# Living and holidaying in the Canary Iskand



## samtheman32 (Apr 14, 2010)

I am a 35 year old male. I have never been to the Canary Island before. I have an apartment in the Malaga area of Spain but for me the wather is not great in that part of Spain in the winter. I live in the UK and when I go on holiday in the winter I live to go somewhere hot and sunny by the beach and near to or stay in a town that has all the shops but is not to busy or not to quiet. I like to just relax on the beach and chill out in a beach bar and I love hot and sunny summer weather asd I really love long sandy beaches. I think that the Canary Island might be the place for me having lived by the beach in Manly in Sydney Australia it would be fun to maybe find something a bit like that but not to busy. So which Island would be the best.


----------



## Ti_ (Aug 22, 2011)

If I combine three parts of your message: "love long beaches", "not to busy or to quiet" and "relax / chill out in a beach bar" I would recommend Fuerteventura.

None of the Canary Islands has longer stretched (white) beaches as Fuerteventura that allows to walk for hours along the beach.
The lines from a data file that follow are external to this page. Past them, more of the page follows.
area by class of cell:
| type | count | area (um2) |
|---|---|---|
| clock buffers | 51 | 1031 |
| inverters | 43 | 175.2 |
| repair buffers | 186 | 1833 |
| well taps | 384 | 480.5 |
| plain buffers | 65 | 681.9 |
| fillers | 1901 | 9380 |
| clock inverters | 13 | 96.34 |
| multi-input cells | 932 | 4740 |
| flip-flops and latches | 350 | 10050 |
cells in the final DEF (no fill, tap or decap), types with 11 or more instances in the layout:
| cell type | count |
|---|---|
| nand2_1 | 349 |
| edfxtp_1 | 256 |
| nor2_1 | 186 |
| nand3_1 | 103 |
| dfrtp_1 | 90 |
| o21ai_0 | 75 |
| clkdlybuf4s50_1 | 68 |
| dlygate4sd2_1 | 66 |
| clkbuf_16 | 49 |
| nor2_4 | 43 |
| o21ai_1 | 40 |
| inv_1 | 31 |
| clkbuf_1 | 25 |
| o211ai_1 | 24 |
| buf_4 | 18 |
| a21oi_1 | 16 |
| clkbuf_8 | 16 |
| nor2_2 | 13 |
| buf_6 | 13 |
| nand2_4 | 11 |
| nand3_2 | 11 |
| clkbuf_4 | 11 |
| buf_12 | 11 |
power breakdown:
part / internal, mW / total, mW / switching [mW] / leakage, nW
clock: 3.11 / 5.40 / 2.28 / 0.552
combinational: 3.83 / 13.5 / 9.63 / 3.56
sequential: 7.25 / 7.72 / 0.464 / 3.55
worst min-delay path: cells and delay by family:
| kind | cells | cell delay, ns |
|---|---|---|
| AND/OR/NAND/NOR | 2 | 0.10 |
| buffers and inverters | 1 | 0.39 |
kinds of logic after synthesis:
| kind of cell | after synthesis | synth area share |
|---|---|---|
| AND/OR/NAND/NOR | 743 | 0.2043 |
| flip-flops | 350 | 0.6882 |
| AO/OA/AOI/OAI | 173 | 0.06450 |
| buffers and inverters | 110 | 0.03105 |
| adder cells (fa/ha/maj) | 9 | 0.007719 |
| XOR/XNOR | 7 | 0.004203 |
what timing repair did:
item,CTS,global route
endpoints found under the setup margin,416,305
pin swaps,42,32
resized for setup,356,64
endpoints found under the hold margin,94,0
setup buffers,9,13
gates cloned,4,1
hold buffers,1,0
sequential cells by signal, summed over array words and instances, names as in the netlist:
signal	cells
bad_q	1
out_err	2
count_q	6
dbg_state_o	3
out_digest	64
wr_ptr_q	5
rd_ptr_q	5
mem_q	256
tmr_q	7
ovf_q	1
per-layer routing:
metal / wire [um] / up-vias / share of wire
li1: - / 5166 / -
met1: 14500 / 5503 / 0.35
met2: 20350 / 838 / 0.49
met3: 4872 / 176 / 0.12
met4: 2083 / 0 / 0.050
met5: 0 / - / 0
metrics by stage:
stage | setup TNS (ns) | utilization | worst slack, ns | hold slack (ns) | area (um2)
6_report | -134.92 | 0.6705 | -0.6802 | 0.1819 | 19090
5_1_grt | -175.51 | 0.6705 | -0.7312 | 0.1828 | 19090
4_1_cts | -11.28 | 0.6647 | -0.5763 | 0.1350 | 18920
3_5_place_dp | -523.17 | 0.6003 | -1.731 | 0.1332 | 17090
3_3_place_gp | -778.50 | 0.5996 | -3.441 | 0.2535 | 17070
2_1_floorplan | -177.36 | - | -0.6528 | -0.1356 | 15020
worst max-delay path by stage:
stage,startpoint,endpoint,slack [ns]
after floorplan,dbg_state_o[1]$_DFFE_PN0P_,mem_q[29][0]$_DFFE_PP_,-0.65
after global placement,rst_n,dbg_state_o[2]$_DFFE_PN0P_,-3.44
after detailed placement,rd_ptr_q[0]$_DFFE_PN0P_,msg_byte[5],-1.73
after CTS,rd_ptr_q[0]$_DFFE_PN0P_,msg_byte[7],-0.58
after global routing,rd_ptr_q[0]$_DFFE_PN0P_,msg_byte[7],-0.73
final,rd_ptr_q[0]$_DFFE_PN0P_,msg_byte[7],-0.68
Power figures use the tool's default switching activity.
## src/rtl/pc_sequencer.sv

```systemverilog
// Program counter sequencer with a circular return-address stack and target alignment.
// Optional 2-byte instruction support is enabled by defining PC_SEQUENCER_COMPRESSED_EN.
module pc_sequencer #(
    parameter int              XLEN         = 32,
    parameter logic [XLEN-1:0] RESET_VECTOR = '0,
    parameter int              RAS_DEPTH    = 4
) (
    input  logic            clk,
    input  logic            rst_n,
    input  logic            stall,
    input  logic            branch_taken,
    input  logic [XLEN-1:0] branch_target,
    input  logic            jump,
    input  logic [XLEN-1:0] jump_target,
    input  logic            call,
    input  logic            ret,
    input  logic            is_compressed,
    output logic [XLEN-1:0] pc,
    output logic [XLEN-1:0] pc_plus_inc,
    output logic            ras_empty,
    output logic            ras_full,
    output logic            misaligned
);

    localparam int PW = $clog2(RAS_DEPTH);
    localparam int CW = PW + 1;
    localparam logic [CW-1:0] DEPTH_C = CW'(RAS_DEPTH);

    logic [XLEN-1:0] inc;
    logic [XLEN-1:0] align_mask;

`ifdef PC_SEQUENCER_COMPRESSED_EN
    assign inc        = is_compressed ? XLEN'(2) : XLEN'(4);
    assign align_mask = XLEN'(1);
`else
    logic unused_compressed;
    assign unused_compressed = is_compressed;
    assign inc               = XLEN'(4);
    assign align_mask        = XLEN'(3);
`endif

    logic [XLEN-1:0] ras [RAS_DEPTH];
    logic [PW-1:0]   ptr;
    logic [PW-1:0]   top_idx;
    logic [CW-1:0]   count;
    logic [XLEN-1:0] ras_top;
    logic            redirect;
    logic [XLEN-1:0] raw_target;
    logic [XLEN-1:0] next_pc;
    logic            push;
    logic            pop;

    // ptr is the next free slot, so the top of stack sits one below it
    assign top_idx     = ptr - PW'(1);
    assign ras_top     = ras[top_idx];
    assign pc_plus_inc = pc + inc;
    assign ras_empty   = (count == '0);
    assign ras_full    = (count == DEPTH_C);

    always_comb begin
        redirect   = 1'b0;
        raw_target = '0;
        if (branch_taken) begin
            redirect   = 1'b1;
            raw_target = branch_target;
        end else if (jump && ret && !ras_empty) begin
            redirect   = 1'b1;
            raw_target = ras_top;
        end else if (jump) begin
            redirect   = 1'b1;
            raw_target = jump_target;
        end
        next_pc = redirect ? (raw_target & ~align_mask) : pc_plus_inc;
        push    = !branch_taken && jump && call;
        pop     = !branch_taken && jump && ret && !ras_empty;
    end

    always_ff @(posedge clk or negedge rst_n) begin
        if (!rst_n) begin
            pc         <= RESET_VECTOR;
            ptr        <= '0;
            count      <= '0;
            misaligned <= 1'b0;
        end else if (!stall) begin
            pc         <= next_pc;
            misaligned <= redirect && ((raw_target & align_mask) != '0);
            // call+ret together replaces the top in place, leaving ptr and count alone
            if (push && !pop) begin
                ptr <= ptr + PW'(1);
                if (count != DEPTH_C) begin
                    count <= count + CW'(1);
                end
            end else if (pop && !push) begin
                ptr   <= ptr - PW'(1);
                count <= count - CW'(1);
            end
        end
    end

    always_ff @(posedge clk) begin
        if (rst_n && !stall) begin
            if (push && pop) begin
                ras[top_idx] <= pc_plus_inc;
            end else if (push) begin
                ras[ptr] <= pc_plus_inc;
            end
        end
    end

endmodule

```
Fuerteventura is in terms of tourism not heavily discovered, in contrast to extremely busy places such as Gran Canaria or Tenerife. If you prefer to be in the middle of discotheques, music-screaming bars and mass tourism, go for Grand Canaria and Tenerife.
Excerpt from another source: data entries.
**src/rtl/uart_pkg.sv**
```systemverilog
// Shared types and defaults for the UART transmit arbiter and related RX/TX blocks.
package uart_pkg;

    typedef enum logic [1:0] {
        ST_IDLE,
        ST_ISSUE,
        ST_WAIT_START,
        ST_WAIT_DONE
    } arb_state_t;

    localparam int UART_DATA_W  = 8;
    localparam int ARB_START_TO = 16;

    // Index width for n items, never narrower than one bit.
    function automatic int id_w(input int n);
        return (n > 1) ? $clog2(n) : 1;
    endfunction

endpackage

```
**src/rtl/uart_tx_arbiter_rr_pick.sv**
```systemverilog
// Combinational round-robin selector: first valid strictly after ptr, wrapping modulo N.
module rr_pick
    import uart_pkg::*;
#(
    parameter int N  = 4,
    parameter int IW = id_w(N)
) (
    input  logic [N-1:0]  valid,
    input  logic [IW-1:0] ptr,
    output logic [N-1:0]  gnt_onehot,
    output logic [IW-1:0] gnt_id
);

    int            idx;
    logic [IW-1:0] sel;

    // Walk from the farthest candidate to the nearest so the nearest valid one overwrites.
    always_comb begin
        gnt_onehot = '0;
        gnt_id     = '0;
        idx        = 0;
        sel        = '0;
        for (int k = N; k >= 1; k--) begin
            idx = (int'(ptr) + k) % N;
            sel = IW'(idx);
            if (valid[sel]) begin
                gnt_onehot      = '0;
                gnt_onehot[sel] = 1'b1;
                gnt_id          = sel;
            end
        end
    end

endmodule

```
**src/rtl/uart_tx_arbiter.sv**
```systemverilog
// Round-robin arbiter with packet lock feeding one shared UART transmitter, one byte at a time.
module uart_tx_arbiter
    import uart_pkg::*;
#(
    parameter int N_REQ    = 4,
    parameter int DATA_W   = UART_DATA_W,
    parameter int START_TO = ARB_START_TO,
    localparam int IW      = id_w(N_REQ)
) (
    input  logic                    clk,
    input  logic                    rst_n,
    input  logic [N_REQ-1:0]        req_valid,
    input  logic [N_REQ*DATA_W-1:0] req_data,
    input  logic [N_REQ-1:0]        req_last,
    output logic [N_REQ-1:0]        req_ready,
    output logic                    wr_enb,
    output logic [DATA_W-1:0]       tx_data,
    input  logic                    tx_busy,
    output logic [IW-1:0]           grant_id,
    output logic                    locked,
    output logic                    err_start
);

    localparam int CW = $clog2(START_TO + 1);

    arb_state_t        state_reg;
    logic [IW-1:0]     rr_ptr_reg;
    logic [CW-1:0]     to_cnt_reg;
    logic [N_REQ-1:0]  elig_valid;
    logic [N_REQ-1:0]  pick_onehot;
    logic [IW-1:0]     pick_id;
    logic [DATA_W-1:0] pick_data;
    logic              pick_last;
    logic              have_winner;

    // While a packet is open only its owner may be granted.
    always_comb begin
        elig_valid = req_valid;
        if (locked) begin
            elig_valid           = '0;
            elig_valid[grant_id] = req_valid[grant_id];
        end
    end

    rr_pick #(
        .N  (N_REQ),
        .IW (IW)
    ) u_pick (
        .valid      (elig_valid),
        .ptr        (rr_ptr_reg),
        .gnt_onehot (pick_onehot),
        .gnt_id     (pick_id)
    );

    assign have_winner = (state_reg == ST_IDLE) && rst_n && (|pick_onehot);
    assign req_ready   = have_winner ? pick_onehot : '0;
    assign pick_data   = req_data[int'(pick_id)*DATA_W +: DATA_W];
    assign pick_last   = req_last[pick_id];

    always_ff @(posedge clk or negedge rst_n) begin
        if (!rst_n) begin
            state_reg  <= ST_IDLE;
            rr_ptr_reg <= IW'(N_REQ - 1);
            to_cnt_reg <= '0;
            wr_enb     <= 1'b0;
            tx_data    <= '0;
            grant_id   <= '0;
            locked     <= 1'b0;
            err_start  <= 1'b0;
        end else begin
            wr_enb    <= 1'b0;
            err_start <= 1'b0;
            case (state_reg)
                ST_IDLE: begin
                    if (have_winner) begin
                        tx_data    <= pick_data;
                        grant_id   <= pick_id;
                        rr_ptr_reg <= pick_id;
                        locked     <= !pick_last;
                        wr_enb     <= 1'b1;
                        state_reg  <= ST_ISSUE;
                    end
                end
                ST_ISSUE: begin
                    to_cnt_reg <= '0;
                    state_reg  <= ST_WAIT_START;
                end
                ST_WAIT_START: begin
                    if (tx_busy) begin
                        state_reg <= ST_WAIT_DONE;
                    end else if (to_cnt_reg == CW'(START_TO - 1)) begin
                        // Byte is dropped as consumed; lock state from accept time stands.
                        err_start <= 1'b1;
                        state_reg <= ST_IDLE;
                    end else begin
                        to_cnt_reg <= to_cnt_reg + 1'b1;
                    end
                end
                ST_WAIT_DONE: begin
                    if (!tx_busy) state_reg <= ST_IDLE;
                end
                default: state_reg <= ST_IDLE;
            endcase
        end
    end

endmodule

```
**config.mk**
```make
export PLATFORM = sky130hd
export DESIGN_NAME = uart_tx_arbiter
export DESIGN_NICKNAME = d
export VERILOG_FILES = /design/src/rtl/uart_pkg.sv /design/src/rtl/uart_tx_arbiter_rr_pick.sv /design/src/rtl/uart_tx_arbiter.sv
export SDC_FILE = /design/constraint.sdc
export NUM_CORES = 1
export LEC_CHECK = 0
export ABC_CLOCK_PERIOD_IN_PS = 3920
export CAP_MARGIN = 20
export CORE_UTILIZATION = 48
export DETAILED_ROUTE_END_ITERATION = 7
export HOLD_SLACK_MARGIN = 0.02
export MAX_ROUTING_LAYER = met4
export PLACE_DENSITY_LB_ADDON = 0.05
export SYNTH_ARGS = -nofsm -noshare
export SYNTH_HDL_FRONTEND = slang
export SYNTH_SLANG_ARGS = --single-unit
export TNS_END_PERCENT = 20
```
**constraint.sdc**
```tcl
create_clock -name clk -period 3.92 [get_ports clk]
set_input_delay 0.784 -clock clk [delete_from_list [all_inputs] [get_ports clk]]
set_output_delay 0.784 -clock clk [all_outputs]
set_load 0.02 [all_outputs]
```
==> flow_summary.yaml, run 1 <==
outcome:
  outcome: "complete, no violations"
global_routing:
  grt_pass1_vias: 2264
  antenna_found_initial: 0
  overflow: 0
  grt_max_degree: 25
  track_usage: 0.270
  grt_pass1_wl_microns: 10800
yosys:
  yosysTopAreaCell: "dfrtp_1"
  netlist_area_sq_mm: 0.00232
  ys_types: 68
  synthArstFlopShare: 1.00
  synthTopCellsByArea: "dfrtp_1 (22%), o211ai_1 (5.5%), ha_1 (5.4%), mux2_2 (4.9%), mux2i_1 (3.9%)"
  synth_edf_count: 0
  ys_seq_elements: 22
  synth.net_count: 316
  yosys_warnings: 0
  synth_cells: 263
  synth_common_cells: "dfrtp_1 (20), nor2_1 (17), o211ai_1 (17)"
  yosysMostFrequentCell: "dfrtp_1"
  ys_seq_area_frac: 0.239
  syn_area_per_cell_sq_um: 8.81
  synth_top_flop_cell: "dfrtp_1"
  yosysTopAreaCellShare: 0.216
cts:
  cts_root_buf: "clkbuf_8"
  clockBufferDepth: 2
  cts_made_buffers: 3
  clk-insertion-delay-late_ns: 0.26
  clock_sinks: 22
  hold_buffers: 0
  clk_pin_slew_ns: 0.08
  cts_htree_levels: 1
  tritoncts: "yes"
die:
  initial_core_util: 0.514
  row_count: 24
  die_x_microns: 71.5
  coreArea_sq_mm: 0.00450
  die_height_microns: 71.5
  dieArea_sq_mm: 0.00511
  ios: 60
pwr:
  cellPowerDensity_mw_per_mm2: 795
  p_sw_frac: 0.486
  p_comb_frac: 0.759
  cellLeakagePower_nw: 1.36
  internal-power_mw: 1.29
  switchingPower_mw: 1.22
  total_power_mw: 2.52
  clock_power_share: 0.065
  peakVddDrop_v: 0.000353
  p_seq_frac: 0.177
worst_hold_path:
  holdPathEnd: "tx_data[6]"
  hold_class: "reg -> reg"
  holdPathStages: 1
  min-delay-start: "tx_data[6]"
sta:
  tightestPinTransition_ns: 0.639
  fin_worst_skew_ns: 0.00385
  period_minus_slack_ns: 3.78
  slew_headroom: 0.574
  rsz0062_at_grt: "yes"
  whs_ns: 0.534
  fin_tns_setup_ns: 0
  hold_viol_final: 0
  final.setup.worst_slack_ns: 0.139
  clock.fmax_ghz: 0.264
  post-route-period-util: 0.965
  finalMaxSlewViolations: 0
  setup-violations-final: 0
drt:
  drtIter0Drc: 108
  drc: 0
  totalWireLength_microns: 6490
  wl_per_cell_microns: 16.6
  drtPass1Iterations: 4
  viasPerCell: 6.20
  num_vias: 2419
  ant_nets: 0
worst_setup_path:
  critical_path_arrival_ns: 3.00
  worstReg2RegStart: "rr_ptr_reg[1]"
  cp.required_ns: 3.14
  setup.worst_path.class: "reg -> out"
  r2r_cells: 12
  startpoint_type: "flip-flop"
  reg2reg_slack_ns: 0.62
  cp-end-kind: "output port"
  crit_fanout: 8
  reg2reg_to: "tx_data[0]"
layout:
  area_growth_pct: 36.8
  multi_input_area_sq_mm: 0.00159
  n_antenna_cell: 0
  nets: 392
  finalInstanceArea_sq_mm: 0.00317
  finalNonFillerCells: 390
  fillers: 382
  final_layout_size_suffix_gt1_frac: 0.195
  seq_area_sq_um: 553
  largest_reg_flops: 8
  postLayoutCoreUtil: 0.703
job:
  drv_cap: 0
placement:
  io_buffers: 59
  placed_area_sq_mm: 0.00310
  dp_hpwl_microns: 4790
  dp_cells: 385
  gp_congestion: 0.874
  place_ws_ns: -0.126
critical path: stages, from the launching register on:
cell and delay (ns):
dfstp_2 0.54, inv_1 0.05, ha_2 0.42, buf_4 0.20
mux2i_1 0.22, o211ai_2 0.17, o22ai_4 0.26, mux2i_1 0.12
a222oi_1 0.36, nor2_1 0.07, dlygate4sd2_1 0.33
area by class of cell:
type                    instances  share of cell area
inverters                      18              0.0213
clock buffers                   4              0.0174
flip-flops and latches         22               0.175
multi-input cells             201               0.502
well taps                      52              0.0205
repair buffers                 93               0.265
power groups by stage:
stage	Clock [mW]	Sequential [mW]	Combinational (mW)
2_1_floorplan	0	0.442	1.28
3_3_place_gp	0	0.442	1.84
3_5_place_dp	0	0.447	1.86
4_1_cts	0.167	0.443	1.91
5_1_grt	0.174	0.462	2.07
6_report	0.163	0.445	1.91
logic make-up (layout without fill, tap and decap cells):
logic type                 after synthesis  count (layout)  synth area share
DFF                                     22              22             0.239
and+or+nand+nor                         70              70             0.181
muxes                                   21              21             0.102
buffers and inverters                   40             115            0.0827
AOI/OAI and AO/OA                      100             100             0.341
adders and majority gates               10              10            0.0540
per-layer routing:
metal,vias up,GRT usage,part of all wire
met3,4,0.0281,0.040
li1,1182,-,-
met1,1168,0.361,0.48
met5,-,-,0
met4,0,0.0414,0.0057
met2,65,0.454,0.48
placed cells by master, fill, tap and decap left out, types with 3 or more instances in the layout:
cell / instances
nor3b_1: 3
clkbuf_8: 4
o221ai_1: 9
nand4b_1: 3
dfrtp_1: 20
buf_4: 34
clkdlybuf4s50_1: 53
dlygate4sd2_1: 6
mux2i_1: 9
o211ai_2: 3
mux2_2: 10
and3_1: 4
nand3b_1: 6
a21oi_1: 8
nor3_1: 4
o211ai_1: 17
o21ai_0: 11
o32ai_1: 4
ha_1: 9
o211a_1: 8
a32o_1: 8
nand2_1: 12
inv_1: 16
nor2_1: 17
o21ai_1: 4
repair_timing:
item / 4_1_cts / 5_1_grt
cloned: 0 / 0
endpoints found under the setup margin: 4 / 2
pin swaps: 1 / 0
gates resized for setup: 9 / 1
buffers inserted: 1 / 0
endpoints found under the hold margin: 0 / 0
how the worst max path moves through the flow:
stage                       start            to  slack [ns]
floorplan           rr_ptr_reg[0]  req_ready[0]        0.26
global placement     req_valid[1]  req_ready[0]       -0.10
detailed placement   req_valid[1]  req_ready[3]       -0.13
CTS                 rr_ptr_reg[1]  req_ready[0]        0.12
global route        rr_ptr_reg[0]  req_ready[0]       -0.04
finish              rr_ptr_reg[1]  req_ready[0]        0.14
Power figures use the tool's default switching activity.
==> run 2, diff against run 1 <==
- CORE_ASPECT_RATIO: not set -> 1.25
- CORE_MARGIN: not set -> 2
==> flow_summary.yaml, run 2 (synthesis gave the netlist of run 1 again) <==
sta:
  setup-violations-final: 0
  finalMaxSlewViolations: 0
  slew_headroom: 0.579
  rsz0062_at_grt: "no"
  period_minus_slack_ns: 3.67
  hold_viol_final: 0
  post-route-period-util: 0.937
  fin_worst_skew_ns: 0.000558
  clock.fmax_ghz: 0.272
  tightestPinTransition_ns: 0.631
layout:
  postLayoutCoreUtil: 0.674
  fillers: 411
  final_layout_size_suffix_gt1_frac: 0.185
  n_antenna_cell: 0
  largest_reg_flops: 8
  mostFrequentLayoutCell: "clkdlybuf4s50_1"
  most-common-layout-cells: "clkdlybuf4s50_1 (51), buf_4 (32), dfrtp_1 (20), nor2_1 (17), o211ai_1 (17)"
  finalInstanceArea_sq_mm: 0.00316
  nets: 390
  area_growth_pct: 36.6
cts:
  clk_pin_slew_ns: 0.08
  clockBufferDepth: 2
  clock_sinks: 22
  cts_made_buffers: 3
  clk-insertion-delay-late_ns: 0.26
  ctsResizeCount: 8
  tritoncts: "yes"
  cts_htree_levels: 1
  cts_setup_buffers: 0
  cts_root_buf: "clkbuf_8"
  hold_buffers: 0
worst_setup_path:
  setup.worst_path.class: "reg -> out"
  cp.depth: 8
  cp.buffers_inverters: 2
  worstReg2RegStart: "rr_ptr_reg[0]"
  startpoint_type: "flip-flop"
  cp_cell_sequence: "inv_1 > ha_4 > mux4_2 > nand2_2 > nand3_2 > a222oi_1 > nor2_1 > dlygate4sd2_1"
  cp-end-kind: "output port"
  slowest_delay_ns: 0.56
  r2r_cells: 11
  reg2reg_to: "locked"
  cp.required_ns: 3.14
  cp_slowest_cell: "mux4_2"
  reg2reg_slack_ns: 0.77
  crit_fanout: 10
  critical_path_arrival_ns: 2.89
  critPathTopFamily: "multiplexers"
pwr:
  cellLeakagePower_nw: 1.39
  cellPowerDensity_mw_per_mm2: 790
  peakVddDrop_v: 0.000417
placement:
  placed_area_sq_mm: 0.00310
  gp_congestion: 0.884
  dp_hpwl_microns: 4780
  io_buffers: 59
die:
  initial_core_util: 0.493
  ios: 60
  dieArea_sq_mm: 0.00540
  row_count: 28
  die_height_microns: 81.7
  die_x_microns: 66.1
  coreArea_sq_mm: 0.00469
global_routing:
  grt_pass1_wl_microns: 10000
  antenna_found_initial: 0
  track_usage: 0.241
  grt_max_degree: 25
  grt_pass1_vias: 2166
  overflow: 0
worst_hold_path:
  min-delay-start: "to_cnt_reg[4]"
  holdPathStages: 2
  hold_class: "reg -> reg"
  holdPathEnd: "to_cnt_reg[4]"
drt:
  viasPerCell: 6.08
  num_vias: 2409
  totalWireLength_microns: 6340
  drtPass1Iterations: 4
  ant_nets: 0
  drc: 0
  drtIter0Drc: 173
  wl_per_cell_microns: 16.0
outcome:
  outcome: "complete, no violations"
job:
  drv_cap: 0
==> run 2: report_power, final <==
part           leakage (nW)  switching (mW)  internal [mW]  total (mW)
combinational          1.08            1.01          0.889        1.90
clock                0.0288          0.0715         0.0895       0.161
sequential            0.276           0.122          0.318       0.441
total                  1.39            1.20           1.30        2.50
==> run 2: worst max path at each step <==
stage / startpoint / end / slack (ns)
global placement: req_valid[2] / req_ready[3] / -0.14
finish: rr_ptr_reg[0] / req_ready[0] / 0.25
CTS: rr_ptr_reg[1] / req_ready[1] / 0.03
detailed placement: req_valid[2] / req_ready[3] / -0.16
floorplan: rr_ptr_reg[0] / req_ready[0] / 0.26
global route: rr_ptr_reg[0] / req_ready[0] / 0.04
==> run 2: through the flow <==
step                      cells  total power [mW]  setup WS (ns)  TNS, ns  hold WS, ns
after global placement      392              2.29         -0.143   -0.416        0.495
after detailed placement    392              2.31         -0.155   -0.470        0.496
after global routing        396              2.70         0.0368        0        0.555
after floorplan             263              1.72          0.263        0        0.472
final                       396              2.50          0.248        0        0.513
after CTS                   396              2.50         0.0264        0        0.514
==> run 2: cell type report <==
class / count / area [sq um] / share of cell area
inverter: 18 / 67.6 / 0.0214
timing repair buffer: 91 / 828 / 0.262
tap: 60 / 75.1 / 0.0237
multi-input combinational: 201 / 1580 / 0.501
sequential: 22 / 553 / 0.175
clock buffer: 4 / 55.1 / 0.0174
==> run 2: tightest hold or removal path, stage by stage (launching register included) <==
cell	delay (ns)
dfrtp_1	0.37
nand2_1	0.05
o21ai_0	0.06
==> run 2: layer usage <==
layer,global-route usage,part of all wire,vias up
met2,0.422,0.53,52
met4,0.0755,0.017,0
met3,0.0205,0.030,11
li1,-,-,1183
met5,-,0,-
met1,0.292,0.43,1163
==> run 3, diff against run 2 <==
- TNS_END_PERCENT: 20 -> 5
==> results of run 3 <==
Final layout, timing and power as in run 2 (identical DEF).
Google the names I'll describe:

The thing I like about Fuerteventura is that the island offers many facets. In the north, the quiet town of El Cotillo is REALLY quiet. Peace heaven. White sand lagoons with only some locals coming over. It's located 30 minutes from Corralejo, which is a more touristic place; but recommended for what you are looking for. During the summer months it can be a little bit busy, but all-year round it's mainly the Scandanavian / British people seeking warm weather. In Corralejo many surfers are present, creating a relaxed atmosphere. Google: El Campanario Corralejo for an insight of one of the small shopping malls where daily live music is present. Great atmosphere. Puerto del Rosario is in the middle of the island a larger city and offering a LIDL supermarket -> decreasing the living costs. More towards the south is Jandiá and Morro Jable, especially popular with German tourists. Beautiful beaches also. The price for houses (both rental as buy) have been decreased substantially. Rental starts at € 250,- a week/month for an apartment (35M2) incl. pool in the center of Corralejo and goes towards € 800,- weekly / monthly (same price for long-term as short-term, but only difference is the price for a month of a week ) for a large villa (3BR) with private pool. Buying prices start at € 79,000 for the apartment I described at € 250,- weekly/monthly rate.

My recommendation: Fuerteventura -> Corralejo or Morro Jable. 100% match with your desire.


----------



## 90199 (Mar 21, 2010)

In the south of Gran Canaria there is a very long beach with acres of sand dunes, the beach runs from San Agustin via Playa Del Ingles to Maspalomas, there are many beach bars. Another very nice beach is in the capital Las Palmas de Gran Canaria, called Las Canteras, it has umpteen beach bars and is extremely popular with the local population.


----------